▶ **Record extracts**:
_ _ _ _
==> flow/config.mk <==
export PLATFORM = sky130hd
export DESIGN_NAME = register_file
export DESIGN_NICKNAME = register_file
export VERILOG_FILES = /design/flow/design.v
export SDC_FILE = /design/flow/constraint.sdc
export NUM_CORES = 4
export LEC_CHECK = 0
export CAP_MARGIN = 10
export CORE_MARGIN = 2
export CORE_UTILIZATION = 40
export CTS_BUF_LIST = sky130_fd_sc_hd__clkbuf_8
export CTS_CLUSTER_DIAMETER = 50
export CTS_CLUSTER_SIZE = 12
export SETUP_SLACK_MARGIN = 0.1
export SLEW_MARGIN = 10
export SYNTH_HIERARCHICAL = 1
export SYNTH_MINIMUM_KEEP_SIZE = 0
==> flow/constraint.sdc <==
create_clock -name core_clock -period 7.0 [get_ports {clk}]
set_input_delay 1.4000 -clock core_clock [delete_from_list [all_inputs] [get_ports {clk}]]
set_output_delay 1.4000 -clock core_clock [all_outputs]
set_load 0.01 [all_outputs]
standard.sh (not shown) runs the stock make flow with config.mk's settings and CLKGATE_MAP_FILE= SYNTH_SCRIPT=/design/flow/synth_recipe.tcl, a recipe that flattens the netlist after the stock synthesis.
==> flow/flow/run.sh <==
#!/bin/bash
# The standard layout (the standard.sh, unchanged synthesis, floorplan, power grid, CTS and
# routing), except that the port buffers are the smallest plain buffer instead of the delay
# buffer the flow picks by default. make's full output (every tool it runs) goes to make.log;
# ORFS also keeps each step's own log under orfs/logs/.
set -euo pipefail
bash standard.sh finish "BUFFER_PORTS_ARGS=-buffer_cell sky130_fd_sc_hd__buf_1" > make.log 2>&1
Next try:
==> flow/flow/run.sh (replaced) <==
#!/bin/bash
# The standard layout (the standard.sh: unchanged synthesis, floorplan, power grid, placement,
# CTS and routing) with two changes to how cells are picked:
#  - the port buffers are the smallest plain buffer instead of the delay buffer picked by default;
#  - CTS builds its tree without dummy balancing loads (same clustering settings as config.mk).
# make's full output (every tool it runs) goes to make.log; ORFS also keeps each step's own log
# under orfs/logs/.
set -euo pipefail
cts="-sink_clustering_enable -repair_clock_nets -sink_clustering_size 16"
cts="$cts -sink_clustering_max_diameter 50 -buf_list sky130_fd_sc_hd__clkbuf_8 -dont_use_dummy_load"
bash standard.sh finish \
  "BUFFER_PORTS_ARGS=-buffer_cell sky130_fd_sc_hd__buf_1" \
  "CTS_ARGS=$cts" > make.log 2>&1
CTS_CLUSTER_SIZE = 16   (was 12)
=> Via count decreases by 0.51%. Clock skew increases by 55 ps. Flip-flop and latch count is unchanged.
What follows belongs to an exercise in optimizing a design on an open flow for small area; a production flow would make more cautious choices. In this exercise RTL edits were held to simulation tests only and were not proved equivalent to the original. Power is estimated from default activity; no workload was simulated.

==> flow/design.v <==
package dev_pkg;
    localparam int byte_w         = 8;       
    localparam int upc_baud_div   = 67;      
    localparam int lc_baud_div    = 134;     
    localparam int rm_baud_div    = 67;      
    localparam int pwr_baud_div   = 67;      
    localparam int baud_cnt_w     = 16;      
    localparam int lfsr7_full     = 7'b1100010;    
    localparam int lfsr7_half     = 7'b1010010;    
    localparam int lfsr7_mask     = 7'b0111001;
    localparam int lfsr8_full     = 8'b11100110;   
    localparam int lfsr8_half     = 8'b10101000;   
    localparam int lfsr8_mask     = 8'b10011101;
    localparam int tx_queue_depth = 4;       
    localparam logic [byte_w-1:0] pwr_header = 8'h5A;    
    localparam int pwr_word_w     = 16;      
    localparam int pwr_word_cnt   = 6;       
    localparam int pwr_data_bytes = 12;      
    localparam int meas_w         = 32;      
    typedef logic [pwr_word_cnt-1:0][pwr_word_w-1:0] pwr_words_t;
endpackage
Background: an optimization exercise with open tools, aiming at small area. Do not read the settings as production practice. In this exercise RTL edits were held to simulation tests only and were not proved equivalent to the original. Power is estimated from default activity; no workload was simulated.

--- design.v ---
module bimode_pred_top (
  input  logic        clk,
  input  logic        rst,
  input  logic        pred_valid,
  output logic        pred_ready,
  input  logic [63:0] branch_address,
  output logic        pred_resp_valid,
  output logic        prediction,
  output logic        pred_resp_squash,
  input  logic        upd_valid,
  input  logic        real_ton,
  output logic        upd_mispredict,
  output logic        upd_err,
  output logic [2:0]  inflight_cnt,
  output logic [15:0] total_cnt,
  output logic [15:0] hit_cnt
);
  localparam logic [1:0] CH_RST = 2'b01;
  localparam logic [3:0] DR_RST = 4'b1001;   
  function automatic logic [1:0] sat2(input logic [1:0] c, input logic up);
    sat2 = {(c[1] & c[0]) | (c[1] & up) | (c[0] & up),
            (c[1] & up) | (c[1] & ~c[0]) | (up & ~c[0])};
  endfunction
  logic        tbl_vld_q;
  logic [7:0]  spec_hist_q, arch_hist_q;
  logic        rec_q;
  logic        resp_valid_q, prediction_q, squash_q, mispredict_q, err_q;
  logic [2:0]  cnt_q;
  logic [1:0]  rd_ptr_q;
  logic [15:0] total_q, hit_q;
  logic [7:0]  e_cidx [4];
  logic [7:0]  e_didx [4];
  logic        e_bank [4];
  logic        e_pred [4];
  logic [1:0]  e_cch  [4];
  logic [3:0]  e_cdr  [4];   
  logic [7:0]  h_cidx, h_didx;
  logic        h_bank, h_pred;
  logic [1:0]  h_cch, h_sel, sel_new;
  logic [3:0]  h_cdr, dr_new;
  logic        q_empty, q_full, resolve, misp, choice_upd, ch_we;
  logic [1:0]  ch_new;
  assign h_cidx = e_cidx[rd_ptr_q];
  assign h_didx = e_didx[rd_ptr_q];
  assign h_bank = e_bank[rd_ptr_q];
  assign h_pred = e_pred[rd_ptr_q];
  assign h_cch  = e_cch[rd_ptr_q];
  assign h_cdr  = e_cdr[rd_ptr_q];
  assign q_empty    = (cnt_q == 3'd0);
  assign q_full     = cnt_q[2];
  assign resolve    = upd_valid & ~q_empty;
  assign misp       = resolve & (real_ton ^ h_pred);
  assign h_sel      = h_bank ? h_cdr[3:2] : h_cdr[1:0];
  assign sel_new    = sat2(h_sel, real_ton);
  assign dr_new     = h_bank ? {sel_new, h_cdr[1:0]} : {h_cdr[3:2], sel_new};
  assign choice_upd = ~((h_bank ^ real_ton) & ~(h_sel[1] ^ real_ton));
  assign ch_we      = resolve & choice_upd;
  assign ch_new     = sat2(h_cch, real_ton);
  logic [511:0]  ch_q;
  logic [1023:0] dr_q;
  logic [15:0]   ch_hi, ch_lo, dr_hi, dr_lo;
  always_comb begin
    for (int j = 0; j < 16; j++) begin
      ch_hi[j] = (ch_we & (h_cidx[7:4] == 4'(j))) | ~tbl_vld_q;
      ch_lo[j] = (h_cidx[3:0] == 4'(j)) | ~tbl_vld_q;
      dr_hi[j] = (resolve & (h_didx[7:4] == 4'(j))) | ~tbl_vld_q;
      dr_lo[j] = (h_didx[3:0] == 4'(j)) | ~tbl_vld_q;
    end
  end
  logic [1:0] ch_wd;
  logic [3:0] dr_wd;
  assign ch_wd = (ch_new ^ CH_RST) & {2{tbl_vld_q}};
  assign dr_wd = (dr_new ^ DR_RST) & {4{tbl_vld_q}};
  for (genvar i = 0; i < 256; i++) begin : g_tbl
    always_ff @(posedge clk) begin
      if (ch_hi[i / 16] & ch_lo[i % 16]) ch_q[2*i +: 2] <= ch_wd;
      if (dr_hi[i / 16] & dr_lo[i % 16]) dr_q[4*i +: 4] <= dr_wd;
    end
  end
  logic [7:0] base_idx, dir_idx;
  logic [1:0] ch_rd;
  logic [3:0] dr_rd;
  logic       bank_sel, pred_dir, accept, push;
  logic [1:0] p_cch;
  logic [3:0] p_cdr;
  assign base_idx = branch_address[9:2];
  assign dir_idx  = base_idx ^ spec_hist_q;
  assign ch_rd    = (ch_q[2*base_idx +: 2] & {2{tbl_vld_q}}) ^ CH_RST;
  assign dr_rd    = (dr_q[4*dir_idx +: 4] & {4{tbl_vld_q}}) ^ DR_RST;
  assign bank_sel = ch_rd[1];
  assign pred_dir = bank_sel ? dr_rd[3] : dr_rd[1];
  assign pred_ready = ~rec_q & ~q_full;
  assign accept     = pred_valid & pred_ready;
  assign push       = accept & ~misp;
  assign p_cch = (ch_we & (base_idx == h_cidx)) ? ch_new : ch_rd;
  assign p_cdr = (resolve & (dir_idx == h_didx)) ? dr_new : dr_rd;
  logic [1:0] wr_ptr;
  assign wr_ptr = rd_ptr_q + cnt_q[1:0];
  for (genvar k = 0; k < 4; k++) begin : g_q
    logic wr_k, fch_k, fdr_k;
    assign wr_k  = push & (wr_ptr == 2'(k));
    assign fch_k = ch_we & (e_cidx[k] == h_cidx);
    assign fdr_k = resolve & (e_didx[k] == h_didx);
    always_ff @(posedge clk) begin
      if (wr_k) begin
        e_cidx[k] <= base_idx;
        e_didx[k] <= dir_idx;
        e_bank[k] <= bank_sel;
        e_pred[k] <= pred_dir;
        e_cch[k]  <= p_cch;
        e_cdr[k]  <= p_cdr;
      end else begin
        if (fch_k) e_cch[k] <= ch_new;
        if (fdr_k) e_cdr[k] <= dr_new;
      end
    end
  end
  always_ff @(posedge clk or posedge rst) begin
    if (rst) begin
      tbl_vld_q    <= 1'b0;
      spec_hist_q  <= '0;
      arch_hist_q  <= '0;
      rec_q        <= 1'b0;
      resp_valid_q <= 1'b0;
      prediction_q <= 1'b0;
      squash_q     <= 1'b0;
      mispredict_q <= 1'b0;
      err_q        <= 1'b0;
      cnt_q        <= '0;
      rd_ptr_q     <= '0;
      total_q      <= '0;
      hit_q        <= '0;
    end else begin
      tbl_vld_q    <= 1'b1;
      if (resolve) arch_hist_q <= {arch_hist_q[6:0], real_ton};
      if (misp)        spec_hist_q <= {arch_hist_q[6:0], real_ton};
      else if (accept) spec_hist_q <= {spec_hist_q[6:0], pred_dir};
      rec_q        <= misp;
      resp_valid_q <= accept;
      prediction_q <= accept & pred_dir;
      squash_q     <= accept & misp;
      mispredict_q <= misp;
      err_q        <= upd_valid & q_empty;
      if (misp) cnt_q <= '0;
      else      cnt_q <= cnt_q + 3'(push) - 3'(resolve);
      if (resolve) rd_ptr_q <= rd_ptr_q + 2'd1;
      if (resolve && (total_q != '1)) total_q <= total_q + 16'd1;
      if (resolve && !misp && (hit_q != '1)) hit_q <= hit_q + 16'd1;
    end
  end
  assign pred_resp_valid  = resp_valid_q;
  assign prediction       = prediction_q;
  assign pred_resp_squash = squash_q;
  assign upd_mispredict   = mispredict_q;
  assign upd_err          = err_q;
  assign inflight_cnt     = cnt_q;
  assign total_cnt        = total_q;
  assign hit_cnt          = hit_q;
endmodule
_ _ _ _
▶ **Required action**:
Start with the line above that contains "export CTS_CLUSTER_DIAMETER = 50" and stop after the line that contains "settings as config.mk).". Output those lines exactly, and only those.

▶ **Solved problem**:
export CTS_CLUSTER_DIAMETER = 50
export CTS_CLUSTER_SIZE = 12
export SETUP_SLACK_MARGIN = 0.1
export SLEW_MARGIN = 10
export SYNTH_HIERARCHICAL = 1
export SYNTH_MINIMUM_KEEP_SIZE = 0
==> flow/constraint.sdc <==
create_clock -name core_clock -period 7.0 [get_ports {clk}]
set_input_delay 1.4000 -clock core_clock [delete_from_list [all_inputs] [get_ports {clk}]]
set_output_delay 1.4000 -clock core_clock [all_outputs]
set_load 0.01 [all_outputs]
standard.sh (not shown) runs the stock make flow with config.mk's settings and CLKGATE_MAP_FILE= SYNTH_SCRIPT=/design/flow/synth_recipe.tcl, a recipe that flattens the netlist after the stock synthesis.
==> flow/flow/run.sh <==
#!/bin/bash
# The standard layout (the standard.sh, unchanged synthesis, floorplan, power grid, CTS and
# routing), except that the port buffers are the smallest plain buffer instead of the delay
# buffer the flow picks by default. make's full output (every tool it runs) goes to make.log;
# ORFS also keeps each step's own log under orfs/logs/.
set -euo pipefail
bash standard.sh finish "BUFFER_PORTS_ARGS=-buffer_cell sky130_fd_sc_hd__buf_1" > make.log 2>&1
Next try:
==> flow/flow/run.sh (replaced) <==
#!/bin/bash
# The standard layout (the standard.sh: unchanged synthesis, floorplan, power grid, placement,
# CTS and routing) with two changes to how cells are picked:
#  - the port buffers are the smallest plain buffer instead of the delay buffer picked by default;
#  - CTS builds its tree without dummy balancing loads (same clustering settings as config.mk).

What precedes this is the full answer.